2015年7月31日 星期五

K computer claims super computer crown

Having fallen from the peak of the Top 500 list of super computers a few years ago, Japan’s K compute is back up there again, this time on the Graph 500 supercomputer ranking.

Graph 500 is a relatively new benchmark, from 2010, which seeks to measure supercomputers on data-intensive loads rather than simple speed, “with the goal of improving computing involving complex data problems in areas such as cybersecurity, medical informatics, data enrichment, social networks, symbolic networks, and modeling neuronal circuits in the brain”, said Fujitsi, builder of K computer.

 

A collaboration between RIKEN, the Tokyo Institute of Technology, University College Dublin, Kyushu University, and Fujitsu got the computer its top place – announced this month at the international conference on high-performance computing (ISC2015) in Frankfurt.
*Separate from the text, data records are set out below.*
`config.mk`:
```
export PLATFORM = sky130hd
export DESIGN_NAME = pc_sequencer
export DESIGN_NICKNAME = d
export VERILOG_FILES = /design/src/rtl/pc_sequencer.sv
export SDC_FILE = /design/constraint.sdc
export NUM_CORES = 1
export LEC_CHECK = 0
export CORE_UTILIZATION = 45
export CTS_BUF_LIST = sky130_fd_sc_hd__clkbuf_2 sky130_fd_sc_hd__clkbuf_4 sky130_fd_sc_hd__clkbuf_8
export DETAILED_ROUTE_END_ITERATION = 8
export GPL_TIMING_DRIVEN = 0
export PLACE_DENSITY = 0.76
export SETUP_SLACK_MARGIN = 0.15
export SLEW_MARGIN = 0
export SYNTH_ARGS = -nofsm -noshare
export SYNTH_HDL_FRONTEND = slang
export SYNTH_SLANG_ARGS = --single-unit
```
`constraint.sdc`:
```
create_clock -name clk -period 2.06 [get_ports clk]
set_clock_uncertainty 0.1 [all_clocks]
set_input_delay 0.309 -clock clk [delete_from_list [all_inputs] [get_ports clk]]
set_output_delay 0.309 -clock clk [all_outputs]
set_load 0.1 [all_outputs]
```
`src/rtl/pc_sequencer.sv`:
```
// Fetch-stage program-counter sequencer: trap / branch / deferred-branch / return-stack / sequential.
// Optional return-address stack is enabled with the PC_SEQUENCER_RAS_EN macro.
module pc_sequencer #(
    parameter int unsigned      PCLEN        = 32,
    parameter int unsigned      STEP         = 4,
    parameter logic [PCLEN-1:0] RESET_VECTOR = '0,
    parameter logic [PCLEN-1:0] TRAP_VECTOR  = PCLEN'(32'h80),
    parameter int unsigned      RAS_DEPTH    = 4
) (
    input  logic             clk,
    input  logic             rst,
    input  logic             stall,
    input  logic             trap,
    input  logic             branch_taken,
    input  logic [PCLEN-1:0] branch_target,
    input  logic             call,
    input  logic             ret,
    output logic [PCLEN-1:0] pc,
    output logic [PCLEN-1:0] pc_last,
    output logic [PCLEN-1:0] pc_plus,
    output logic             fetch_valid,
    output logic             misalign,
    output logic             pend_valid,
    output logic             ras_empty
);

    localparam logic [PCLEN-1:0] ALIGN_MASK = ~PCLEN'(STEP - 1);

    logic [PCLEN-1:0] tgt_aligned;
    logic             tgt_mis;
    logic [PCLEN-1:0] pend_tgt;
    logic             pend_call;
    logic             ras_pop;
    logic [PCLEN-1:0] ras_top;

    assign tgt_aligned = branch_target & ALIGN_MASK;
    assign tgt_mis     = |(branch_target & ~ALIGN_MASK);
    assign pc_plus     = pc + PCLEN'(STEP);

`ifdef PC_SEQUENCER_RAS_EN
    localparam int PW = (RAS_DEPTH > 1) ? $clog2(RAS_DEPTH) : 1;

    logic [PCLEN-1:0] ras_mem [RAS_DEPTH];
    logic [PW-1:0]    ras_wp;
    logic [PW:0]      ras_cnt;
    logic [PW-1:0]    ras_top_idx;
    logic             ras_push;

    assign ras_top_idx = ras_wp - PW'(1);
    assign ras_top     = ras_mem[ras_top_idx];
    assign ras_empty   = (ras_cnt == '0);

    // Stack activity mirrors the next-PC priority: only unstalled, non-trap cycles touch it.
    always_comb begin
        ras_push = 1'b0;
        ras_pop  = 1'b0;
        if (!rst && !trap && !stall) begin
            if (branch_taken)
                ras_push = call;
            else if (pend_valid)
                ras_push = pend_call;
            else
                ras_pop = ret && !ras_empty;
        end
    end

    // Circular buffer: pushing when full simply overwrites the oldest slot.
    always_ff @(posedge clk) begin
        if (rst) begin
            ras_wp  <= '0;
            ras_cnt <= '0;
        end else if (ras_push) begin
            ras_mem[ras_wp] <= pc_plus;
            ras_wp          <= ras_wp + PW'(1);
            if (ras_cnt != (PW+1)'(RAS_DEPTH))
                ras_cnt <= ras_cnt + (PW+1)'(1);
        end else if (ras_pop) begin
            ras_wp  <= ras_wp - PW'(1);
            ras_cnt <= ras_cnt - (PW+1)'(1);
        end
    end
`else
    logic unused_ras;

    assign ras_pop    = 1'b0;
    assign ras_top    = '0;
    assign ras_empty  = 1'b1;
    assign unused_ras = ^{ret, pend_call};
`endif

    always_ff @(posedge clk) begin
        if (rst) begin
            pc          <= RESET_VECTOR;
            pc_last     <= RESET_VECTOR;
            fetch_valid <= 1'b0;
            misalign    <= 1'b0;
            pend_valid  <= 1'b0;
            pend_tgt    <= '0;
            pend_call   <= 1'b0;
        end else begin
            fetch_valid <= 1'b1;
            misalign    <= 1'b0;
            if (trap) begin
                pc_last    <= pc;
                pc         <= TRAP_VECTOR;
                pend_valid <= 1'b0;
                pend_call  <= 1'b0;
            end else if (stall) begin
                // Deferred redirect: the newest branch seen during the stall wins.
                if (branch_taken) begin
                    pend_valid <= 1'b1;
                    pend_tgt   <= tgt_aligned;
                    pend_call  <= call;
                    misalign   <= tgt_mis;
                end
            end else if (branch_taken) begin
                pc_last    <= pc;
                pc         <= tgt_aligned;
                pend_valid <= 1'b0;
                pend_call  <= 1'b0;
                misalign   <= tgt_mis;
            end else if (pend_valid) begin
                pc_last    <= pc;
                pc         <= pend_tgt;
                pend_valid <= 1'b0;
                pend_call  <= 1'b0;
            end else if (ras_pop) begin
                pc_last <= pc;
                pc      <= ras_top;
            end else begin
                pc_last <= pc;
                pc      <= pc_plus;
            end
        end
    end

endmodule

```
# Word-level counts from Yosys, hierarchy flattened
# Cells that the tools add are included.
# totals
out_inout_bits	100
in_bits	39
register_bits	97
# op_classes
eq_ne	1
n_reduce_logical	5
add_sub_neg	1
bitwise_logic	3
n_mux	7
# op_table
cell	n
32-bit two-way mux	4
32-bit by 3-bit adder with 32-bit output (second input constant)	1
8-bit two-way mux	2
3-bit OR reduction	2
2-bit OR reduction	2
1-bit NOT	3
3-bit AND reduction	1
2-bit by 1-bit inequality test with 1-bit output (second input constant)	1
1-bit two-way mux	1

# Depth between registers and ports, before layout
# Gate-level depths: netlist (run 1).
# depth
word_depth	5
depth_mapped	8
ltp_nobuf	6

# Worst setup path after synthesis (run 1)
# No wires, ideal clock.
# synth_timing
path_type	flip-flop to output port
from	reg pc[23]
to	out pc_plus[30]
n_path_buf	1
path_slack_ns	-2.053
stages_incl_launch_ff	6
arrival_ns	3.704
cell_sequence	dfxtp_1 -> buf_2 -> nand4_1 -> nor4_4 -> nand3_1 -> xnor2_1
# synth_via
elab_chain_len	1
# synth_rtl
element	line_no	rtl
start: declaration	18	output logic [PCLEN-1:0] pc,
start signal: assignment	118	pc <= tgt_aligned;
start signal: assignment	124	pc <= pend_tgt;
start signal: assignment	129	pc <= ras_top;
32-bit by 3-bit adder with 32-bit output	38	assign pc_plus = pc + PCLEN'(STEP);
end: declaration	20	output logic [PCLEN-1:0] pc_plus,
# Every way passes these cells.

# Worst setup path after layout (run 1)
# layout_timing
from	reg pc[3]
to	out pc_plus[24]
# Same word-level chain as after synthesis.

==> run_results.csv, run 1 <==
group,metric,value,unit
routing,avgViaCountPerCell,6.29,
clock_tree,root_buffer,"clkbuf_8",
floorplan,num_rows,37,
synth,ys_top_cells_by_count,"144 x nand2_1, 97 x dfxtp_1, 91 x a21oi_1",
setup_path,critPathMaxFanout,5,
synth,yosys_register_bits,97,
setup_path,endpoint_kind,"output port",
setup_path,r2r-start,"pc[11]$_SDFFE_PP0N_",
routing,drc,0,
pwr,power.leakage,3.53,nW
timing,max_slew_margin,45.9,%
clock_tree,clk_path_buf_depth,2,
layout,area_growth,86.3,%
setup_path,cp-startpoint,"pc[3]$_SDFFE_PP0N_",
synth,synth_area_leaders,"dfxtp_1 40%, nand2_1 11%, a21oi_1 9.4%",
floorplan,pin_count,139,
timing,rsz0062_at_grt,"yes",
timing,period_share,126,%
routing,firstDrtPassIters,7,
layout,fin_nets,923,
synth,synth_xor_area_share,5.03,%
worst_hold_path,hold_path_startpoint,"pc_last[20]$_SDFFE_PP0P_",
clock_tree,ctsHoldBuffers,0,
global_route,grt_use_total,35.7,%
layout,antenna_cells,0,
pwr,p_per_area,485,nW/um^2
placement,finalWeightedCongestion,0.904,
clock_tree,clkSlewWorstSetupHoldPaths,0.09,ns
global_route,grt_pass1_wl,30.8,mm
synth,ys_warn_count,0,
floorplan,initial_utilization,46.8,%
setup_path,crit_type,"register to output port",
layout,fillers,484,
synth,synth_top_cell_by_area,"dfxtp_1",
outcome,violations,"negative setup slack",
global_route,grt-ovfl-total,0,
clock_tree,clock_latency,0.38,ns
setup_path,cpPeakStageDelay,0.42,ns
synth,synth_cells,643,
routing,wl,23.4,mm
clock_tree,cts_sinks,97,
clock_tree,numCtsBuffers,9,
clock_tree,htreeDepth,3,
synth,synth-seq-area-share,39.9,%
timing,fmax,386,MHz
setup_path,worstPathArrival,2.18,ns
pwr,max-vdd-ir-drop,0.582,mV
placement,port_buffers,134,
synth,synth_nets,683,
synth,yosysUniqueCellTypes,57,
routing,antenna_left,0,
timing,period_needed,2.59,ns
synth,syn_avg_cell_area,7.58,sq um
routing,drt_iter0_markers,724,
synth,synthSimpleGateAreaFrac,24.7,%
synth,async_reset_ff_share,0,%
setup_path,crit_required,1.65,ns
setup_path,cp_common_cell,"nand4_1",
outcome,outcome,"complete, but fails checks",
setup_path,setup.worst_path.start_class,"register",
synth,synth_area,4870,sq um
timing,worstMarginPinSlew,0.809,ns
global_route,grt_max_degree,16,
synth,synth-main-ff-cell,"dfxtp_1",
floorplan,die_area,11200,sq um
synth,synth-adder-area-share,0.257,%
timing,setup_viol,33,
synth,synth_compound_area_share,22.6,%
flow_run,drv_cap,0,
pwr,finalPower,4.40,mW
floorplan,die_x,106,um
placement,dp_hpwl,12.8,mm
clock_tree,cts_tree,"yes",
synth,yosysMostFrequentCell,"nand2_1",
setup_path,slowest_stage,"dfxtp_4",
timing,worst_slack,-0.532,ns
setup_path,path_cells,"ha_4 -> nand4_1 -> nor2_4 -> buf_6 -> nand4_1 -> xnor2_4 -> buf_12",
synth,synth_top_cell_area_share,39.9,%
timing,final-hold-violation-count,0,
routing,vias,6445,
global_route,antenna_found_initial,0,
global_route,grt_pass1_vias,5728,
floorplan,design.core.area,10400,sq um
routing,wl_per_cell,22.8,um
synth,synth_mux_area_share,1.03,%
floorplan,fp.dieH,106,um
layout,drive_gt1_share,42.8,%
synth,synth_top_family_by_area,"simple AND/OR/NAND/NOR gates",
timing,hold_slack,0.354,ns
worst_hold_path,hp-class,"register to register",
synth,synth_edf_count,0,
layout,fin_area,9070,sq um
placement,placed_area,7200,sq um
timing,final_max_slew_viol_count,0,
==> cells in the final DEF (no fill, tap or decap), drive strengths merged, types with 2 or more instances in the layout <==
cell           synthesis  final
buf                   22    148
nand2                144    144
dfxtp                 97     97
a21oi                 91     91
clkdlybuf4s15          0     67
clkbuf                44     58
clkdlybuf4s50          0     35
nor2                  34     34
o21ai                 30     30
xnor2                 21     21
nand3                 19     19
nand4                 18     18
nor3                  10     10
a22oi                  9      9
inv                    9      9
nor4                   8      8
and3                   8      8
a22o                   7      7
a21o                   7      7
a31oi                  7      7
xor2                   7      7
a211oi                 6      6
mux2i                  5      5
o211ai                 5      5
and2                   3      3
a221o                  3      3
a222oi                 3      3
a221oi                 3      3
or2                    2      2
nor2b                  2      2
clkinv                 0      2
and4b                  2      2
==> cell families after synthesis <==
logic type	after synthesis
flops	97
xor+xnor	28
other cells	1
compound gates	182
buf+inv	75
fa+ha+maj	1
mux	5
simple gates	254
==> path summary, 6_finish.rpt <==
kind | end | slack [ns] | cells past startpoint
min | pc_last[20]$_SDFFE_PP0P_ | 0.35 | 2
max | pc_plus[24] | -0.53 | 7
min reg2reg | pc_last[20]$_SDFFE_PP0P_ | 0.35 | 2
max reg2reg | pc[21]$_SDFFE_PP0N_ | -0.14 | 12
==> where the power goes <==
group | switching [mW] | total [mW] | internal [mW]
logic | 0.759 | 1.12 | 0.358
registers | 0.0517 | 1.95 | 1.90
clock network | 0.680 | 1.33 | 0.653
total | 1.49 | 4.40 | 2.91
==> registers in the layout (all words and copies together), names as in the netlist <==
| signal | count |
|---|---|
| fetch_valid | 1 |
| pend_valid | 1 |
| pc | 32 |
| pend_tgt | 30 |
| pc_last | 32 |
| misalign | 1 |
==> final cells by class <==
type                       count  area [sq um]  area share (%)
clock buffer                  13           166            1.83
sequential                    97          2050            22.6
timing repair buffer         229          2560            28.2
multi-input combinational    471          3530            38.9
buffer                        66           522            5.75
inverter                       9          36.3           0.400
tap                          136           170            1.88
clock inverter                 3          40.0           0.441
==> critical path, delay by kind of cell (launching register included) <==
family / cells / cell delay (ns)
xor+xnor: 1 / 0.26
fa+ha+maj: 1 / 0.18
buf+inv: 2 / 0.33
flops: 1 / 0.42
simple gates: 3 / 0.61
==> per-stage QoR <==
step,std cells,util [%],setup TNS [ns],worst slack (ns)
after detailed placement,913,69.1,-60.88,-1.32
after global routing,1024,87.1,-11.93,-0.574
final,1024,87.1,-10.51,-0.532
after global placement,913,69.1,-59.11,-1.31
after floorplan,643,-,-10.85,-0.655
after CTS,993,82.5,-8.00,-0.443
==> per-layer routing <==
layer	global-route usage [%]	part of all wire [%]
met5	0	0
met3	7.23	11
met4	16.7	5.6
met1	45.7	38
met2	57.6	45
==> what timing repair did <==
action / in CTS / in global routing
buffers inserted: 64 / 32
endpoints found under the hold margin: 0 / 0
endpoints found under the setup margin: 184 / 78
cloned: 0 / 0
pin swaps: 38 / 42
gates resized for setup: 540 / 79
No activity file was read; power rests on OpenSTA's default activity.
==> run 2: changes to the inputs <==
--- a/config.mk
+++ b/config.mk
@@ -11,6 +11,7 @@
 export GPL_TIMING_DRIVEN = 0
 export PLACE_DENSITY = 0.76
 export SETUP_SLACK_MARGIN = 0.15
+export SKIP_CTS_REPAIR_TIMING = 1
 export SLEW_MARGIN = 0
 export SYNTH_ARGS = -nofsm -noshare
 export SYNTH_HDL_FRONTEND = slang
==> run 2 against run 1 <==
Effect of this change:
- the flow still finishes with violations (negative setup slack)
- die area is the same
- setup slack lost 0.015 ns
- hold slack lost 0.00090 ns
- clock-buffer cell count is the same
- non-clock buffer count shrank 28
- final area shrank 8.3%
- via count shrank 9.3%
- critical path type unchanged
==> run_results.csv, run 2 (synthesis results as in run 1) <==
group,metric,value,unit
timing,period_share,127,%
setup_path,crit_required,1.65,ns
floorplan,fp.dieH,106,um
timing,final_max_slew_viol_count,0,
clock_tree,clock_latency,0.38,ns
timing,final-hold-violation-count,0,
floorplan,num_rows,37,
global_route,grt_pass1_wl,26.8,mm
global_route,antenna_found_initial,0,
timing,setup_viol,27,
clock_tree,numCtsBuffers,9,
pwr,max-vdd-ir-drop,0.578,mV
layout,area_growth,70.9,%
setup_path,worstPathArrival,2.20,ns
setup_path,setup.worst_path.start_class,"register",
clock_tree,cts_sinks,97,
floorplan,design.core.area,10400,sq um
layout,utilization,79.9,%
setup_path,crit_type,"register to output port",
placement,dp_slack,-1.32,ns
routing,drt_iter0_markers,627,
routing,vias,5848,
routing,wl,19.5,mm
clock_tree,clkSlewWorstSetupHoldPaths,0.09,ns
clock_tree,cts_tree,"yes",
global_route,grt_use_total,31.2,%
setup_path,critPathMaxFanout,7,
floorplan,initial_utilization,46.8,%
outcome,violations,"negative setup slack",
clock_tree,clk_path_buf_depth,2,
placement,placed_area,7200,sq um
timing,fmax,384,MHz
floorplan,die_x,106,um
pwr,finalPower,4.30,mW
placement,placedCellCount,913,
routing,wl_per_cell,19.6,um
routing,firstDrtPassIters,7,
timing,worst_slack,-0.547,ns
timing,rsz0062_at_grt,"yes",
layout,final_cell_mix,"138 x nand2_1, 88 x a21oi_1, 68 x clkbuf_2, 67 x dfxtp_1, 57 x buf_4",
timing,period_needed,2.61,ns
outcome,outcome,"complete, but fails checks",
clock_tree,htreeDepth,3,
global_route,grt_pass1_vias,5006,
layout,reg_top3,"pc: 32 flops, pc_last: 32 flops, pend_tgt: 30 flops",
placement,dp_hpwl,12.8,mm
pwr,power.leakage,3.65,nW
layout,fin_area,8320,sq um
global_route,grt-ovfl-total,0,
layout,drive_gt1_share,37.0,%
routing,avgViaCountPerCell,5.87,
layout,fin_nets,895,
setup_path,endpoint_kind,"output port",
timing,worstMarginPinSlew,0.986,ns
layout,antenna_cells,0,
worst_hold_path,hp-class,"register to register",
layout,final_common_cell,"nand2_1",
routing,antenna_left,0,
global_route,grt_max_degree,16,
pwr,p_per_area,517,nW/um^2
flow_run,drv_cap,0,
floorplan,die_area,11200,sq um
timing,max_slew_margin,34.1,%
placement,finalWeightedCongestion,0.904,
floorplan,pin_count,139,
layout,layout.cells.non_filler,996,
timing,setup_tns,-10.06,ns
routing,drc,0,
placement,port_buffers,134,
timing,hold_slack,0.353,ns
clock_tree,root_buffer,"clkbuf_8",
==> run 2: power breakdown <==
group	leakage [nW]	internal [mW]	switching, mW	total (mW)
registers	0.809	1.90	0.0495	1.95
logic	2.73	0.326	0.714	1.04
clock network	0.110	0.652	0.659	1.31
==> run 2: final timing paths <==
kind / from / cells past startpoint / slack, ns / to
worst max-delay path: pc[3]$_SDFFE_PP0N_ / 7 / -0.55 / pc_plus[26]
worst min-delay path: pc_last[14]$_SDFFE_PP0P_ / 2 / 0.35 / pc_last[14]$_SDFFE_PP0P_
worst max register to register: pc[23]$_SDFFE_PP0N_ / 7 / 0.06 / pc[28]$_SDFFE_PP0N_
worst min register to register: pc_last[14]$_SDFFE_PP0P_ / 2 / 0.35 / pc_last[14]$_SDFFE_PP0P_
==> run 2: cell type report <==
cell class	instances	area [sq um]
clock inverters	3	40.0
well taps	136	170
repair buffers	202	1980
plain buffers	65	490
inverters	9	33.8
fillers	684	2090
flip-flops and latches	97	2050
multi-input cells	471	3400
clock buffers	13	166
==> run 2: per-layer routing <==
metal / vias up / global-route usage, % / wire [um]
li1: 2673 / - / -
met1: 2772 / 43.4 / 8040
met2: 341 / 47.4 / 9180
met3: 62 / 5.58 / 1660
met4: 0 / 13.0 / 636
met5: - / 0 / 0
==> run 2: critical path, stage by stage (launching register included) <==
cell,delay [ns]
dfxtp_4,0.42
ha_4,0.20
nand4_1,0.18
nor2_4,0.21
buf_8,0.14
nand4_1,0.24
xnor2_4,0.25
buf_12,0.20
==> run 3: changes to the inputs <==
--- a/config.mk
+++ b/config.mk
@@ -8,8 +8,9 @@
 export CORE_UTILIZATION = 45
 export CTS_BUF_LIST = sky130_fd_sc_hd__clkbuf_2 sky130_fd_sc_hd__clkbuf_4 sky130_fd_sc_hd__clkbuf_8
 export DETAILED_ROUTE_END_ITERATION = 8
+export DONT_BUFFER_PORTS = 1
 export GPL_TIMING_DRIVEN = 0
-export PLACE_DENSITY = 0.76
+export PLACE_DENSITY = 0.6
 export SETUP_SLACK_MARGIN = 0.15
 export SKIP_CTS_REPAIR_TIMING = 1
 export SLEW_MARGIN = 0
==> constraint.sdc (replaced) <==
create_clock -name clk -period 3.35 [get_ports clk]
set_clock_uncertainty 0.1 [all_clocks]
set_input_delay 0.5025 -clock clk [delete_from_list [all_inputs] [get_ports clk]]
set_output_delay 0.5025 -clock clk [all_outputs]
set_load 0.1 [all_outputs]
==> run 3 against run 2 <==
Effect of this change:
- wire length fell by 13%
- the run now ends clean
- final cell count decreased by 15%
- flip-flop and latch count did not move
- sequential power fell by 31%
- non-clock buffer count down 152
- global-route usage decreased by 1.3 points
- largest power group unchanged
- utilization shrank 17 points
- largest cell class unchanged
- clock-buffer cell count did not move
- via count shrank 14%
- critical path depth is the same
==> run_results.csv, run 3 (synthesis results as in run 1) <==
group,metric,value,unit
outcome,outcome,"completed",
layout,area_growth,35.0,%
clock_tree,clock_latency,0.39,ns
routing,wl,17.0,mm
clock_tree,root_buffer,"clkbuf_8",
worst_hold_path,hp-class,"input pin to register",
routing,drc,0,
timing,max_slew_margin,13.5,%
setup_path,crit_required,2.75,ns
timing,setup_viol,0,
global_route,grt_max_degree,15,
setup_path,endpoint_kind,"output port",
setup_path,reg2reg_depth,6,
clock_tree,clk_path_buf_depth,2,
pwr,max-vdd-ir-drop,0.226,mV
floorplan,num_rows,37,
routing,avgViaCountPerCell,5.93,
routing,antenna_left,0,
layout,final_cell_mix,"140 x nand2_1, 91 x a21oi_1, 68 x dfxtp_1, 47 x buf_4, 37 x clkbuf_1",
routing,vias,5003,
timing,final-hold-violation-count,0,
floorplan,die_area,11200,sq um
layout,reg_top3,"pc: 32 flops, pc_last: 32 flops, pend_tgt: 30 flops",
floorplan,pin_count,139,
setup_path,setup.worst_path.start_class,"register",
timing,hold_slack,0.141,ns
clock_tree,cts_tree,"yes",
timing,worstMarginPinSlew,1.29,ns
placement,dp_hpwl,11.9,mm
pwr,finalPower,2.54,mW
placement,placed_area,5480,sq um
timing,final_max_slew_viol_count,0,
timing,worst_slack,0.0175,ns
layout,fin_nets,743,
clock_tree,clkSlewWorstSetupHoldPaths,0.09,ns
timing,fmax,300,MHz
setup_path,slowest_stage,"xnor2_4",
floorplan,initial_utilization,46.8,%
worst_hold_path,hold_depth,2,
timing,rsz0062_at_grt,"yes",
placement,finalWeightedCongestion,0.846,
global_route,antenna_found_initial,0,
layout,fin_area,6580,sq um
clock_tree,cts_sinks,97,
global_route,grt-ovfl-total,0,
layout,antenna_cells,0,
layout,drive_gt1_share,25.7,%
setup_path,worstPathArrival,2.73,ns
flow_run,drv_cap,0,
global_route,grt_pass1_vias,4381,
placement,dp_slack,-0.340,ns
clock_tree,htreeDepth,3,
routing,wl_per_cell,20.2,um
global_route,grt_pass1_wl,25.2,mm
floorplan,design.core.area,10400,sq um
setup_path,crit_type,"register to output port",
routing,firstDrtPassIters,6,
setup_path,cpPeakStageDelay,0.61,ns
pwr,p_per_area,386,nW/um^2
timing,period_needed,3.33,ns
placement,port_buffers,0,
setup_path,critPathMaxFanout,7,
pwr,power.leakage,2.44,nW
routing,drt_iter0_markers,444,
setup_path,path_cells,"ha_4 -> nand4_1 -> nor2_4 -> buf_6 -> nand4_1 -> buf_6 -> xnor2_4",
layout,final_common_cell,"nand2_1",
floorplan,fp.dieH,106,um
layout,layout.cells.non_filler,843,
clock_tree,numCtsBuffers,9,
floorplan,die_x,106,um
global_route,grt_use_total,29.9,%
placement,placedCellCount,783,
timing,period_share,99.5,%
-- run 3: cell types whose count changed in the layout (fill, tap and decap cells not counted), sizes merged --
cell	previous run	this run
clkdlybuf4s50	35	0
clkinv	2	1
dlymetal6s2s	19	0
buf	116	77
clkbuf	110	51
The Tokyo Institute of Technology and RIKEN used 82,944 of K computer’s 88,128 compute nodes to solve a breadth-first search of a graph of 1 trillion nodes and 16 trillion edges in 0.45s, scoring 38,621 gigaTEPS

Sequoia at the Lawrence Livermore Laboratory scored of 23,751 gigaTEPS, and Mira at the Argonne National Laboratoryscored 14,982.

“In June last year we took the top spot with K computer, but we dropped to second place in the rankings of November that year,” said K computer scientist Koji Ueno. “In response, we identified problems in the performance of our previous implementation and developed a new algorithm that allowed us to make some important improvements.”